Eventually he plugged in, taking classes and landing a job at Cortex Medical Management Technology, a Seattle software company.

“I’ve wanted to reach out since I was a young kid,” said Stabelfeldt, who at 29 is now Director of Operations at Cortex.

It is that impulse – the desire to connect – that in part influenced Stabelfeldt’s career choice and his interest in gadgetry.

But he has an equally pressing personal motivation to remain on the cutting edge.

As a quadriplegic, it is technology, combined with initiative and ingenuity, that affords Stabelfeldt his most prized possession — independence.

“That’s a word that for me that is bold, italicized, underlined and capitalized,” said Stabelfeldt, surrounded by the various devices at his Wyatt Way apartment that allow him to work and live, for the most part, on his own terms. “There’s no dollar amount to solve for that.”

Neither, he said, are there enough dollars to solve the plight, however uncommon, of someone in his position – physically disabled, but able and preferring to work.

Though he strives toward independence, living in a standard apartment with a roommate, Stabelfeldt still requires care that isn’t getting any cheaper.

In fact, he expects his care costs this year to double, to $110,000, due to recent changes – his caregivers can no longer be designated as independent contractors – that will require him to pay higher taxes.

He makes too much money to qualify for government help, but not enough to pay for the support he needs.

So, even as he continues to pursue greater independence, he must continually fight to preserve what he has.

Now, through the creation of a foundation that will bear his name, he wants to help others facing similar challenges.

Funded by several technology companies, the Todd Stabelfeldt Foundation is slated to launch in the next few months. Its aim is to connect people with disabilities to new technology and other help that might otherwise elude them, and to reach out to occupational therapists in an effort to continually improve available care.

Stabelfeldt’s life, too, will be enriched.

By sharing his story, he hopes to become a national spokesman for overcoming disabilities; he’s even in discussion with an island developer about the possibility of building a customized condo that would serve as a model for disabled, but independent, living.

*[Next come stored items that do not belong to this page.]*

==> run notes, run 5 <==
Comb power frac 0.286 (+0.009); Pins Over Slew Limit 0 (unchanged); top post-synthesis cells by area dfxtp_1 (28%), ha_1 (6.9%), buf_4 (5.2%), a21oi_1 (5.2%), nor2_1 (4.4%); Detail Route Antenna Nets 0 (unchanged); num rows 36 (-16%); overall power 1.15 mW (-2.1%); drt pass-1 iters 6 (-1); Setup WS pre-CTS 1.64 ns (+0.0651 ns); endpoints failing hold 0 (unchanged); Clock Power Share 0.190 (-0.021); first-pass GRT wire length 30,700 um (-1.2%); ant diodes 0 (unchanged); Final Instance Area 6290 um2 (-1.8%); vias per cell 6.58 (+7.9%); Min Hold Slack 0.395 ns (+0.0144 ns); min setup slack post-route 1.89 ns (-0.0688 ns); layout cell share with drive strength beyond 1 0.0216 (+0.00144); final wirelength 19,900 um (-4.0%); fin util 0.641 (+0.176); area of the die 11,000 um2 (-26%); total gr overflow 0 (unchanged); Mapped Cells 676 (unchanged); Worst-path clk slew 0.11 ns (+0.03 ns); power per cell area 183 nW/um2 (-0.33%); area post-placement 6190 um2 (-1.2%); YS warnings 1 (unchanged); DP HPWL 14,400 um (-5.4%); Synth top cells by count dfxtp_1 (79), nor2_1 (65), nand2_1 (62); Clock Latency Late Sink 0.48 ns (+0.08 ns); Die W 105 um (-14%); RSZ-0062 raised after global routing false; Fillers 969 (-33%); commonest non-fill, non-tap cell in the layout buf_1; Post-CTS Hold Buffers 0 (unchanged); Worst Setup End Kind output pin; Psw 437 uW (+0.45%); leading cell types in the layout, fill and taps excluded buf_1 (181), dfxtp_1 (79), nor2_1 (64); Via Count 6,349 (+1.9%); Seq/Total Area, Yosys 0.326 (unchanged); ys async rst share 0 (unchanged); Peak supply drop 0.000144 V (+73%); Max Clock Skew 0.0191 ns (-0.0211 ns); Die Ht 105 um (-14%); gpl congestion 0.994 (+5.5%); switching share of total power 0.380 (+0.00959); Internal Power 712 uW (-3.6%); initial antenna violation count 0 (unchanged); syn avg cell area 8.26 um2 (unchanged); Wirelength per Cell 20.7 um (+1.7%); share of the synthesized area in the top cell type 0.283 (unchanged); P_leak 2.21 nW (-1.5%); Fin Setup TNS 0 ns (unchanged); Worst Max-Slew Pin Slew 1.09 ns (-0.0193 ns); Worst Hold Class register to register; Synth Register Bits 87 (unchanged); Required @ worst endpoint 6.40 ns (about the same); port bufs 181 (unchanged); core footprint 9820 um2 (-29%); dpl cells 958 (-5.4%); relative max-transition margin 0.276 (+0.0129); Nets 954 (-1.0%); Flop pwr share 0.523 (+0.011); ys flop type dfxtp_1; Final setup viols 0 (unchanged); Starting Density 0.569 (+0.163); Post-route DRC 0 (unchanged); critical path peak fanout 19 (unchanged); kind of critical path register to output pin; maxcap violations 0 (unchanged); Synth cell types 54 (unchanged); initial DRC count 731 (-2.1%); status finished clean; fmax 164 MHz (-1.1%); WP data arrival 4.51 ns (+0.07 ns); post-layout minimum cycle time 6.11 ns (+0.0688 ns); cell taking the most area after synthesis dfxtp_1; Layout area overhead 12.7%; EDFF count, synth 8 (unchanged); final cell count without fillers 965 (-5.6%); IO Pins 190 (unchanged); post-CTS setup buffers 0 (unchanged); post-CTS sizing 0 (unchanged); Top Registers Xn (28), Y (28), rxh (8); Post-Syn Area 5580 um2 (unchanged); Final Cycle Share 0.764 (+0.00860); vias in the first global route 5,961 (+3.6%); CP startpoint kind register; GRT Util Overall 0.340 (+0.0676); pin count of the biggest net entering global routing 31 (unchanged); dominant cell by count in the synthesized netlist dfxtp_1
Context: an optimization exercise on an open-source flow, tuned for small area, a short achievable clock period and few clock cycles. The choices shown serve that exercise and are no tape-out recipe. Where RTL was checked, it was by simulation tests only, not by an equivalence proof against the original. Function not checked in runs 1 to 4: the RTL went through the layout flow alone. Power and IR drop assume default switching activity.

`design/flow/run.sh`:
```
#!/bin/bash
# synth_recipe.tcl (not shown) runs the flow's synth.tcl, then flattens the netlist and writes it again
# the make line also repeats each setting of config.mk as NAME=value (left out here)
make -C /OpenROAD-flow-scripts/flow DESIGN_CONFIG=/design/flow/config.mk WORK_HOME=/design/flow/orfs CLKGATE_MAP_FILE= SYNTH_SCRIPT=/design/flow/synth_recipe.tcl finish
```
`design/flow/config.mk`:
```
export PLATFORM = sky130hd
export DESIGN_NAME = prc
export DESIGN_NICKNAME = prc
export VERILOG_FILES = /design/flow/design.v
export SDC_FILE = /design/flow/constraint.sdc
export NUM_CORES = 4
export LEC_CHECK = 0
export CAP_MARGIN = 20
export CORE_MARGIN = 2
export CORE_UTILIZATION = 40
export PLACE_DENSITY = 0.6
export SLEW_MARGIN = 20
```
`design/flow/constraint.sdc`:
```
create_clock -name core_clock -period 12.0 [get_ports {clk}]
set_input_delay 2.4000 -clock core_clock [delete_from_list [all_inputs] [get_ports {clk}]]
set_output_delay 2.4000 -clock core_clock [all_outputs]
set_load 0.01 [all_outputs]
```
`design/flow/design.v`:
```
module prc_div (
    input  wire        b,
    input  wire [6:0]  r_in,       
    input  wire [6:0]  x_r,        
    input  wire [15:0] q_in,       
    input  wire [10:0] x_a,        
    output wire [6:0]  r_out,
    output wire [17:0] q_out
);
    wire [8:0] t  = {r_in, 1'b0} + (b ? {2'd0, x_r} : 9'd0);
    wire       k2 = (t >= 9'd250);
    wire       k1 = (t >= 9'd125) && !k2;
    wire [8:0] tr = t - (k2 ? 9'd250 : k1 ? 9'd125 : 9'd0);
    assign r_out = tr[6:0];
    assign q_out = {1'b0, q_in, 1'b0} + (b ? {7'd0, x_a} : 18'd0) + {16'd0, k2, k1};
endmodule
module prc (
    input  wire        clk,
    input  wire        rst,             
    input  wire        op_valid,
    input  wire [31:0] op_word,
    output wire        op_ready,
    output reg         resp_valid,
    output reg  [3:0]  resp_code,
    output reg  [15:0] resp_data,
    output reg         ev_pot_write,    
    output reg         ev_gen_freq,     
    output reg         ev_gen_on,       
    output reg         ev_gen_off,      
    output reg         ev_adc_restart,  
    output reg         ev_announce,     
    output wire        out_en,
    output wire [7:0]  pot_pos,
    output wire [15:0] gen_freq
);
    localparam [15:0] DEF_FREQ = 16'd28000;
    localparam [29:0] M_STEP   = 30'd15625;                
    localparam [29:0] M_MAX    = 30'd1023984375;           
    reg [15:0] cfg_freq;
    reg [12:0] cfg_power;
    reg        cfg_runmode;
    reg [15:0] cfg_runticks;
    reg        cfg_ctlmode;
    reg [1:0]  in1_action, in2_action;
    reg        in1_announce, in2_announce;
    reg [15:0] st_freq;
    reg [9:0]  st_duty;
    reg [15:0] st_cur;
    reg [15:0] st_pwr;
    reg [6:0]  st_pos;
    reg [15:0] st_countdown;
    reg        st_en;
    reg        st_estop;
    reg [31:0] pwm_on, pwm_per;
    reg        on_sat, per_sat;
    reg [32:0] pwm_m;           
    reg [6:0]  pwm_ml;          
    reg [1:0]  pwm_phase;
    reg [15:0] cap_t;           
    reg [15:0] cap_low;         
    reg [15:0] pe_d;            
    reg        pe_s2, pe_s3;    
    reg [31:0] adc_sum;
    reg        adc_sat;
    reg [1:0]  adc_ext;         
    reg [15:0] adc_cnt;
    reg        busy;
    reg [5:0]  tcnt;
    reg        m_f, m_a, m_h, m_d, m_pa, m_c, m_pp, m_l, q_d;
    reg        f_ovf, no_pwm, no_adc, p_ovf;
    reg [6:0]  p_r;
    assign op_ready = !busy;
    assign out_en   = st_en;
    assign pot_pos  = {1'b0, st_pos};
    assign gen_freq = cfg_freq;
    wire [7:0]  w_op  = op_word[31:24];
    wire [15:0] w_imm = op_word[15:0];
    wire [1:0]  w_id  = op_word[21:20];
    wire        w_b16 = op_word[16];
    wire        id_ok = w_id[0] ^ w_id[1];
    wire        z2317 = (op_word[23:17] == 7'd0);
    wire        z1916 = (op_word[19:16] == 4'd0);
    wire        zimm  = (w_imm == 16'd0);
    wire        z2322 = (op_word[23:22] == 2'd0);
    wire acc = op_valid && !busy;
    wire op_setfreq = acc && (w_op == 8'h01) && z2317 && !w_b16;
    wire op_setpwr  = acc && (w_op == 8'h02) && z2317 && !w_b16;
    wire op_setrun  = acc && (w_op == 8'h03) && z2317;
    wire op_setctl  = acc && (w_op == 8'h04) && z2317 && zimm;
    wire op_setbind = acc && (w_op == 8'h05) && z2322 && !op_word[19] && zimm && id_ok;
    wire op_turnon  = acc && (w_op == 8'h06) && z2317 && !w_b16 && zimm;
    wire op_turnoff = acc && (w_op == 8'h07) && z2317 && !w_b16 && zimm;
    wire op_setestop= acc && (w_op == 8'h08) && z2317 && zimm;
    wire op_setpos  = acc && (w_op == 8'h09) && z2317 && !w_b16;
    wire op_readreg = acc && (w_op == 8'h0A) && (op_word[23:20] == 4'd0) && zimm;
    wire op_tick    = acc && (w_op == 8'h10) && z2317 && !w_b16 && zimm;
    wire op_pwmedge = acc && (w_op == 8'h20) && z2317;
    wire op_adcdone = acc && (w_op == 8'h30) && z2317 && !w_b16 && (op_word[15:10] == 6'd0);
    wire op_inedge  = acc && (w_op == 8'h40) && z2322 && (op_word[19:17] == 3'd0) && zimm && id_ok;
    wire op_good = op_setfreq | op_setpwr | op_setrun | op_setctl | op_setbind |
                   op_turnon | op_turnoff | op_setestop | op_setpos | op_readreg |
                   op_pwmedge | op_adcdone | op_inedge;
    wire setfreq_rng = (w_imm < 16'd20000) || (w_imm > 16'd40000);
    wire setpwr_rng  = (w_imm > 16'd5000);
    wire setrun_rng  = w_b16 && zimm;
    wire err_res   = acc && !op_good && !op_tick;
    wire err_estop = op_turnon && st_estop;
    wire err_rng   = (op_setfreq && setfreq_rng) || (op_setpwr && setpwr_rng) ||
                     (op_setrun && setrun_rng);
    reg [15:0] rd_data;
    always @* begin
        case (op_word[19:16])
            4'h0: rd_data = cfg_freq;
            4'h1: rd_data = {3'd0, cfg_power};
            4'h2: rd_data = cfg_runticks;
            4'h3: rd_data = {14'd0, cfg_ctlmode, cfg_runmode};
            4'h4: rd_data = {9'd0, in2_announce, in2_action, 1'b0, in1_announce, in1_action};
            4'h5: rd_data = st_freq;
            4'h6: rd_data = {6'd0, st_duty};
            4'h7: rd_data = st_cur;
            4'h8: rd_data = st_pwr;
            4'h9: rd_data = {9'd0, st_pos};
            4'hA: rd_data = st_countdown;
            4'hB: rd_data = {14'd0, st_estop, st_en};
            default: rd_data = 16'd0;
        endcase
    end
    wire [1:0] ie_action   = w_id[0] ? in1_action   : in2_action;
    wire       ie_announce = w_id[0] ? in1_announce : in2_announce;
    wire ie_on  = op_inedge && w_b16 && !st_en && !st_estop &&
                  ((ie_action == 2'd1) || (ie_action == 2'd2));
    wire ie_off = op_inedge && (((ie_action == 2'd1) && !w_b16) ||
                                ((ie_action == 2'd2) && w_b16 && st_en) ||
                                ((ie_action == 2'd3) && w_b16));
    wire ie_estop = op_inedge && (ie_action == 2'd3) && w_b16;
    wire turn_on  = (op_turnon && !st_estop && !st_en) || ie_on;
    wire turn_off = op_turnoff || (op_setestop && w_b16) || ie_off;
    wire pe_fall  = op_pwmedge && (pwm_phase == 2'd0) && !w_b16;
    wire pe_rise1 = op_pwmedge && (pwm_phase == 2'd1) && w_b16;
    wire pe_rise2 = op_pwmedge && pwm_phase[1] && w_b16;
    wire [15:0] pe_diff   = w_imm - cap_t;                  
    wire [16:0] pe_on     = {1'b0, pe_d} - {1'b0, cap_low};
    wire [15:0] pe_ontime = pe_on[16] ? 16'd0 : pe_on[15:0];
    wire [32:0] pe_sum    = {1'b0, pe_s2 ? pwm_per : pwm_on} + {17'd0, pe_d};
    wire [29:0] pe_m      = {pwm_m[22:0], pwm_ml};
    wire [29:0] pe_m_next = (pe_m == M_MAX) ? M_MAX : pe_m + M_STEP;
    wire [32:0] ad_sum = {1'b0, adc_sum} + {23'd0, op_word[9:0]};
    wire [5:0]  tn     = tcnt + 6'd1;
    wire [31:0] per_v  = pwm_per | {32{per_sat}};
    wire [31:0] on_v   = pwm_on  | {32{on_sat}};
    wire        h_c   = (tcnt != 6'd18);                  
    wire        sgn   = pwm_m[32];
    wire [33:0] sa_a  = m_h ? {2'b0, pwm_m[31:0]} : {pwm_m, pwm_ml[6]};
    wire [33:0] sa_b  = m_h ? (h_c ? {2'b0, on_v} : 34'd0) :
                        sgn ? {2'b0, per_v} : ~{2'b0, per_v};
    wire [33:0] sa_s  = sa_a + sa_b + {33'd0, !m_h && !sgn};
    wire        sa_q  = !sa_s[32];
    wire [16:0] av_sh = {adc_ext, adc_sum[31:17]};
    wire [17:0] av_s  = {1'b0, av_sh} - {2'b0, adc_cnt};
    wire        av_q  = !av_s[17];
    wire [15:0] av_r  = av_q ? av_s[15:0] : av_sh[15:0];
    wire [6:0]  on_r;
    wire [17:0] on_q;
    prc_div u_on (
        .b     (q_d),
        .r_in  (p_r),
        .x_r   (m_pp ? adc_sum[6:0] : 7'd3),
        .q_in  (st_pwr),
        .x_a   (m_pp ? adc_cnt[10:0] : 11'd0),
        .r_out (on_r),
        .q_out (on_q)
    );
    wire [16:0] avg      = adc_sum[16:0];
    wire        cur_zero = no_adc || (avg <= 17'd512);
    wire        cur_sat  = adc_sum[17] || (avg >= 17'd66048);
    wire [16:0] avg_m    = avg - 17'd512;
    wire        r_lo     = (p_r < 7'd36);
    wire [15:0] cur_v    = cur_zero ? 16'd0 : cur_sat ? 16'hFFFF : avg_m[15:0];
    wire [10:0] cur_a    = cur_zero ? 11'd0 : cur_sat ? 11'd1572 :
                           (st_pwr[10:0] - (r_lo ? 11'd13 : 11'd12));
    wire [6:0]  cur_r    = cur_zero ? 7'd0 : cur_sat ? 7'd105 :
                           (r_lo ? p_r + 7'd89 : p_r - 7'd36);
    wire [9:0]  duty_f  = no_pwm ? 10'd0 : st_duty;
    wire [15:0] pwr_f   = no_pwm ? 16'd0 : p_ovf ? 16'hFFFF : st_pwr;
    wire        pwr_gt  = (pwr_f > {3'd0, cfg_power});
    wire        pwr_lt  = (pwr_f < {3'd0, cfg_power});
    wire        reg_dn  = st_en && !cfg_ctlmode && pwr_gt && (duty_f != 10'd0) && (st_pos != 7'd0);
    wire        reg_up  = st_en && !cfg_ctlmode && pwr_lt && (duty_f <= 10'd900) && (st_pos != 7'd100);
    wire [15:0] cd_next = (st_countdown == 16'd0) ? 16'd0 : st_countdown - 16'd1;
    wire        cd_run  = st_en && cfg_runmode;
    wire        cd_end  = cd_run && (cd_next == 16'd0);
    always @(posedge clk) begin
        if (rst) begin
            cfg_freq     <= DEF_FREQ;
            cfg_power    <= 13'd0;
            cfg_runmode  <= 1'b0;
            cfg_runticks <= 16'd1;
            cfg_ctlmode  <= 1'b0;
            in1_action   <= 2'd0;
            in2_action   <= 2'd0;
            in1_announce <= 1'b0;
            in2_announce <= 1'b0;
            st_freq      <= 16'd0;
            st_duty      <= 10'd0;
            st_cur       <= 16'd0;
            st_pwr       <= 16'd0;
            st_pos       <= 7'd0;
            st_countdown <= 16'd0;
            st_en        <= 1'b0;
            st_estop     <= 1'b1;
            pwm_on       <= 32'd0;
            pwm_per      <= 32'd0;
            on_sat       <= 1'b0;
            per_sat      <= 1'b0;
            pwm_m        <= 33'd0;
            pwm_ml       <= 7'd0;
            pwm_phase    <= 2'd0;
            pe_s2        <= 1'b0;
            pe_s3        <= 1'b0;
            adc_sum      <= 32'd0;
            adc_sat      <= 1'b0;
            adc_ext      <= 2'd0;
            adc_cnt      <= 16'd0;
            busy         <= 1'b0;
            m_f <= 1'b0; m_a <= 1'b0; m_h <= 1'b0; m_d <= 1'b0;
            m_pa <= 1'b0; m_c <= 1'b0; m_pp <= 1'b0; m_l <= 1'b0;
            resp_valid   <= 1'b0;
        end else begin
            resp_valid     <= acc && !op_tick;
            resp_code      <= {2'd0, err_estop || err_rng, err_estop || err_res};
            resp_data      <= op_readreg ? rd_data : 16'd0;
            ev_pot_write   <= op_setpos;
            ev_gen_freq    <= op_setfreq && !setfreq_rng;
            ev_gen_on      <= turn_on;
            ev_gen_off     <= turn_off;
            ev_adc_restart <= op_adcdone;
            ev_announce    <= op_inedge && ie_announce;
            if (op_setfreq && !setfreq_rng) cfg_freq <= w_imm;
            if (op_setpwr && !setpwr_rng)   cfg_power <= w_imm[12:0];
            if (op_setrun && !setrun_rng) begin
                cfg_runmode <= w_b16;
                if (w_b16) cfg_runticks <= w_imm;
            end
            if (op_setctl) cfg_ctlmode <= w_b16;
            if (op_setbind && w_id[0]) begin
                in1_action   <= op_word[17:16];
                in1_announce <= op_word[18];
            end
            if (op_setbind && w_id[1]) begin
                in2_action   <= op_word[17:16];
                in2_announce <= op_word[18];
            end
            if (op_setestop) st_estop <= w_b16;
            if (ie_estop)    st_estop <= 1'b1;
            if (turn_on) begin
                st_en <= 1'b1;
                if (cfg_runmode) st_countdown <= cfg_runticks;
            end
            if (turn_off) begin
                st_en        <= 1'b0;
                st_countdown <= 16'd0;
            end
            if (op_setpos)
                st_pos <= (w_imm > 16'd100) ? 7'd100 : w_imm[6:0];
            if (pe_fall) begin
                cap_t     <= w_imm;
                pwm_phase <= 2'd1;
            end
            if (pe_rise1) begin
                cap_low   <= pe_diff;
                cap_t     <= w_imm;
                pwm_phase <= 2'd2;
            end
            pe_s2 <= pe_rise2;
            pe_s3 <= pe_s2;
            if (pe_rise2) begin
                pe_d      <= pe_diff;
                pwm_phase <= 2'd0;
                {pwm_m[22:0], pwm_ml} <= pe_m_next;
            end
            if (pe_s2) begin
                pwm_per <= pe_sum[31:0];
                if (pe_sum[32]) per_sat <= 1'b1;
                pe_d    <= pe_ontime;
            end
            if (pe_s3) begin
                pwm_on  <= pe_sum[31:0];
                if (pe_sum[32]) on_sat <= 1'b1;
            end
            if (op_adcdone) begin
                adc_sum <= ad_sum[31:0];
                if (ad_sum[32]) adc_sat <= 1'b1;
                adc_cnt <= (adc_cnt == 16'hFFFF) ? 16'hFFFF : adc_cnt + 16'd1;
            end
            if (op_tick) begin
                busy   <= 1'b1;
                tcnt   <= 6'd0;
                m_f <= 1'b1; m_a <= 1'b1; m_h <= 1'b0; m_d <= 1'b0;
                m_pa <= 1'b0; m_c <= 1'b0; m_pp <= 1'b0; m_l <= 1'b0;
                no_adc <= (adc_cnt == 16'd0);
                if (adc_sat) adc_sum <= 32'hFFFFFFFF;
                st_pwr <= 16'd0;
                p_r    <= 7'd0;
            end
            if (busy) begin
                tcnt <= tn;
                m_f  <= (tn <= 6'd16);
                m_a  <= (tn <= 6'd17);
                m_h  <= (tn >= 6'd17) && (tn <= 6'd23);
                m_d  <= (tn >= 6'd24) && (tn <= 6'd33);
                m_pa <= (tn >= 6'd1) && (tn <= 6'd18);
                m_c  <= (tn == 6'd19);
                m_pp <= (tn >= 6'd25) && (tn <= 6'd34);
                m_l  <= (tn == 6'd35);
                q_d  <= m_a ? av_q : sa_q;
            end
            if (m_f) begin
                pwm_m  <= (tcnt == 6'd16) ? 33'd0 : sa_s[32:0];
                pwm_ml <= {pwm_ml[5:0], 1'b0};
                if (tcnt == 6'd0) begin
                    f_ovf  <= sa_q;
                    no_pwm <= (pe_m == 30'd0) || ((pwm_per == 32'd0) && !per_sat);
                end else begin
                    st_freq <= {st_freq[14:0], sa_q};
                end
            end
            if (m_h) begin
                pwm_m  <= {1'b0, sa_s[32:1]};
                pwm_ml <= {sa_s[0], pwm_ml[6:1]};
            end
            if (m_d) begin
                pwm_m   <= sa_s[32:0];
                pwm_ml  <= {pwm_ml[5:0], 1'b0};
                st_duty <= {st_duty[8:0], sa_q};
            end
            if (m_a) begin
                {adc_ext, adc_sum[31:18]} <= av_r;
                adc_sum[17:0] <= {adc_sum[16:0], av_q};
            end
            if (m_pa) begin
                st_pwr <= on_q[15:0];
                p_r    <= on_r;
            end
            if (m_c) begin
                st_cur        <= cur_v;
                adc_cnt[10:0] <= cur_a;
                adc_sum[6:0]  <= cur_r;
                st_pwr        <= 16'd0;
                p_r           <= 7'd0;
                p_ovf         <= 1'b0;
            end
            if (m_pp) begin
                st_pwr <= on_q[15:0];
                p_r    <= on_r;
                if (on_q[17:16] != 2'd0) p_ovf <= 1'b1;
            end
            if (m_l) begin
                busy    <= 1'b0;
                m_l     <= 1'b0;
                st_freq <= no_pwm ? 16'd0 : f_ovf ? 16'hFFFF : st_freq;
                st_duty <= duty_f;
                st_pwr  <= pwr_f;
                pwm_on  <= 32'd0;
                pwm_per <= 32'd0;
                on_sat  <= 1'b0;
                per_sat <= 1'b0;
                pwm_m   <= 33'd0;
                pwm_ml  <= 7'd0;
                adc_sum <= 32'd0;
                adc_sat <= 1'b0;
                adc_ext <= 2'd0;
                adc_cnt <= 16'd0;
                if (reg_dn) st_pos <= st_pos - 7'd1;
                if (reg_up) st_pos <= st_pos + 7'd1;
                if (cd_run) st_countdown <= cd_next;
                if (cd_end) st_en <= 1'b0;
                resp_valid   <= 1'b1;
                ev_pot_write <= reg_dn || reg_up;
                ev_gen_off   <= cd_end;
            end
        end
    end
endmodule
```
==> metrics.yaml, run 1 <==
setup_viol: 0
crit_required_ns: 12.48
grt_max_degree: 76
hp-class: "register to register"
coreArea_um2: 71100
crit_top_cell: "a21oi_1"
r2r_cells: 24
start_kind: "register"
status: "complete, no violations"
overflow: 0
slowest_stage: "dfxtp_1"
vias_per_cell: 5.89
gp_congestion: 0.976
synth-edff-count: 90
syn_inst: 3519
n_antenna_cell: 0
ys_warn_count: 1
min_period_ns: 5.96
end_kind: "register"
timing.fmax_mhz: 168
clock_skew_ns: 0.0440
cts_tree: "done"
clk_latency_ns: 0.64
synthFlopType: "dfxtp_1"
layout_commonest_cell: "nor2_1"
synth.avg_cell_area_um2: 8.12
finalNetCount: 3701
path_delay_family: "compound AO/OA/AOI/OAI gates"
worst-slew-pin-transition_ns: 0.979
crit_path_start: "m_pp"
path_clk_slew_ns: 0.06
hold_viol_final: 0
grt_pass1_wl_um: 145000
synth-seq-area-share: 0.310
crit_cells: 24
slowest_delay_ns: 0.81
whs_path_depth: 2
drt_wl_total_um: 92700
drtIter0Drc: 2291
maxCapViolations: 0
slew_headroom: 0.346
vias: 26353
drc: 0
cts_buffers: 49
cts_hold_buf: 0
port-buffer-count: 84
rows: 98
ant_nets: 0
synthDistinctLibCells: 101
worstPathBufferInverterCount: 2
clock_path_buffers: 3
synth_area_um2: 28600
die_area_um2: 73600
start_util: 0.402
cts_resized: 0
crit_type: "register to register"
dr.pass1.iters: 8
rsz0062_at_grt: "no"
die_y_um: 271
path_max_fanout: 22
r2r-start: "m_pp"
antenna_found_initial: 0
cts_htree_levels: 2
layout_common_cells: "nor2_1, dfxtp_1, a21oi_1, nand2_1, ha_1"
period_share: 0.496
async_flop_share: 0
cp.arrival_ns: 6.43
postCtsSetupRepairBufs: 0
max-vdd-ir-drop_uv: 105
synthToLayoutAreaGrowth_pct: 11.5
worstPathCellList: "nand3_1 -> inv_1 -> ha_1 -> a21o_1 -> a21oi_1 -> o21bai_1 -> a21oi_1 -> xnor2_1 -> nand4_1 -> a21oi_1 -> a21oi_1 -> fa_1 -> inv_1 -> ha_1 -> fa_1 -> a21oi_1 -> o21bai_1 -> a211oi_1 -> o21ai_0 -> a311oi_1 -> nor3b_1 -> xor2_1 -> a221oi_1 -> nor2_1"
drive_gt1_frac: 0.0684
cts_root_buf: "clkbuf_16"
place_hpwl_um: 66400
grtUsageTotal: 0.245
die_w_um: 271
fin_tns_setup_ns: 0
p_total_mw: 3.07
hp-start: "st_cur[8]"
boundaryPins: 88
wl_per_cell_um: 20.7
grt_pass1_vias: 24856
ys_ff_latch: 397
clkSinkCount: 397
report.final.slew_viol_count: 0
p_leak_nw: 12.5
power_density_nw_per_um2: 96.4
## registers in the layout, summed over array words and instances (netlist names), 7 cells and up
name	count
adc_cnt	16
adc_sum	32
cap_low	16
cap_t	16
cfg_freq	16
cfg_power	13
cfg_runticks	16
p_r	7
pe_d	16
pwm_m	33
pwm_ml	7
pwm_on	32
pwm_per	32
resp_data	16
st_countdown	16
st_cur	16
st_duty	10
st_freq	16
st_pos	7
st_pwr	16
## power breakdown
group	total [mW]	internal (mW)	leakage (nW)	switching, mW
clock	1.58	0.918	0.836	0.662
combinational	0.121	0.0399	8.37	0.0811
sequential	1.37	1.37	3.32	0.00245
total	3.07	2.33	12.5	0.745
## worst min-delay path, cell delays in order, from the launching register on
cell and delay, ns:
dfxtp_1 0.32, nand2_1 0.06, a21oi_1 0.05
## stage by stage
| stage | hold WS, ns | worst slack, ns | cell area (um2) | cells | utilization |
|---|---|---|---|---|---|
| after global placement | 0.468 | 5.62 | 30100 | 4382 | 0.424 |
| after detailed placement | 0.470 | 5.55 | 30100 | 4382 | 0.424 |
| final | 0.483 | 6.04 | 31900 | 4474 | 0.448 |
| after floorplan | 0.432 | 6.56 | 28600 | 3521 | - |
| after global routing | 0.495 | 5.49 | 31900 | 4474 | 0.448 |
| after CTS | 0.484 | 6.04 | 31800 | 4474 | 0.448 |
## cells in the mapped netlist (46+ instances only)
cell type,count,area [um2]
nand2_1,244,916
inv_1,159,597
edfxtp_1,90,2700
mux2i_1,109,1090
nand3_1,84,420
a221oi_1,48,420
xnor2_1,148,1300
a21o_1,50,375
nor2_1,468,1760
o21ai_0,160,801
mux2_2,54,608
clkbuf_1,183,687
ha_1,172,2150
a21oi_1,257,1290
dfxtp_1,307,6150
a31oi_1,50,313
nand2b_1,46,288
xor2_1,95,832
nor3_1,96,480
o22ai_1,49,307
## routing by layer
layer,vias up,track usage,part of all wire
li1,12694,-,-
met1,12564,0.326,0.44
met2,892,0.407,0.46
met3,203,0.0269,0.061
met4,0,0.0959,0.040
met5,-,0,0
## final cells by class
type,count,area [um2]
fill,7165,39300
multi-input combinational,2747,18300
sequential,397,8860
clock buffer,64,1400
tap,950,1190
timing repair buffer,128,1170
inverter,160,601
clock inverter,28,320
## final timing paths
check / slack (ns) / to
worst max-delay path: 6.04 / st_pwr[13]
worst min-delay path: 0.48 / st_cur[8]
worst max register to register: 6.04 / st_pwr[13]
worst min register to register: 0.48 / st_cur[8]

Stabelfeldt was recently the beneficiary of about $30,000 worth of new batteries that will back up the labyrinthine electrical system he’s fashioned in his apartment. Donated by power system company Chloride Group, PLC, the batteries will replace the outdated and underpowered ones that can no longer keep up with Stabelfeldt’s gadgets. Without proper backup, Stabelfeldt’s entire system – including the breathing apparatus he uses when he sleeps – are useless if power outages occur.

Chris Gerhardt, who lives on Bainbridge Island, is helping Stabelfeldt organize the new foundation. He said it needs between $1 million and $2 million to get off the ground.

Several tech companies – among them Chloride and Internet technology consulting company Denali Advanced Integration, of which Gerhardt is the president – have committed funding to the foundation, the logistics for which are now mostly in place.

Its mission, Gerhardt said, is far reaching.

“This isn’t just about Todd,” he said. “This is about sharing what Todd has done.”

As a fellow techie, Gerhardt is impressed with Stabelfeldt’s resolve and resourcefulness; as his friend, he is inspired.

“Sometimes I’ll start to complain to Todd about something, and then I think about it and realize I can’t,” he said. “I joke with him about it. I tell him it’s hard being friends with someone you can’t complain to.”

Stabelfeldt admits he’s not been immune to the urge to complain, since suffering the injury – he was accidentally shot by his cousin at the age of 8 – that robbed him of most physical movement.

He remembers one time in particular, when he was a child, that he was upset by a bed sore.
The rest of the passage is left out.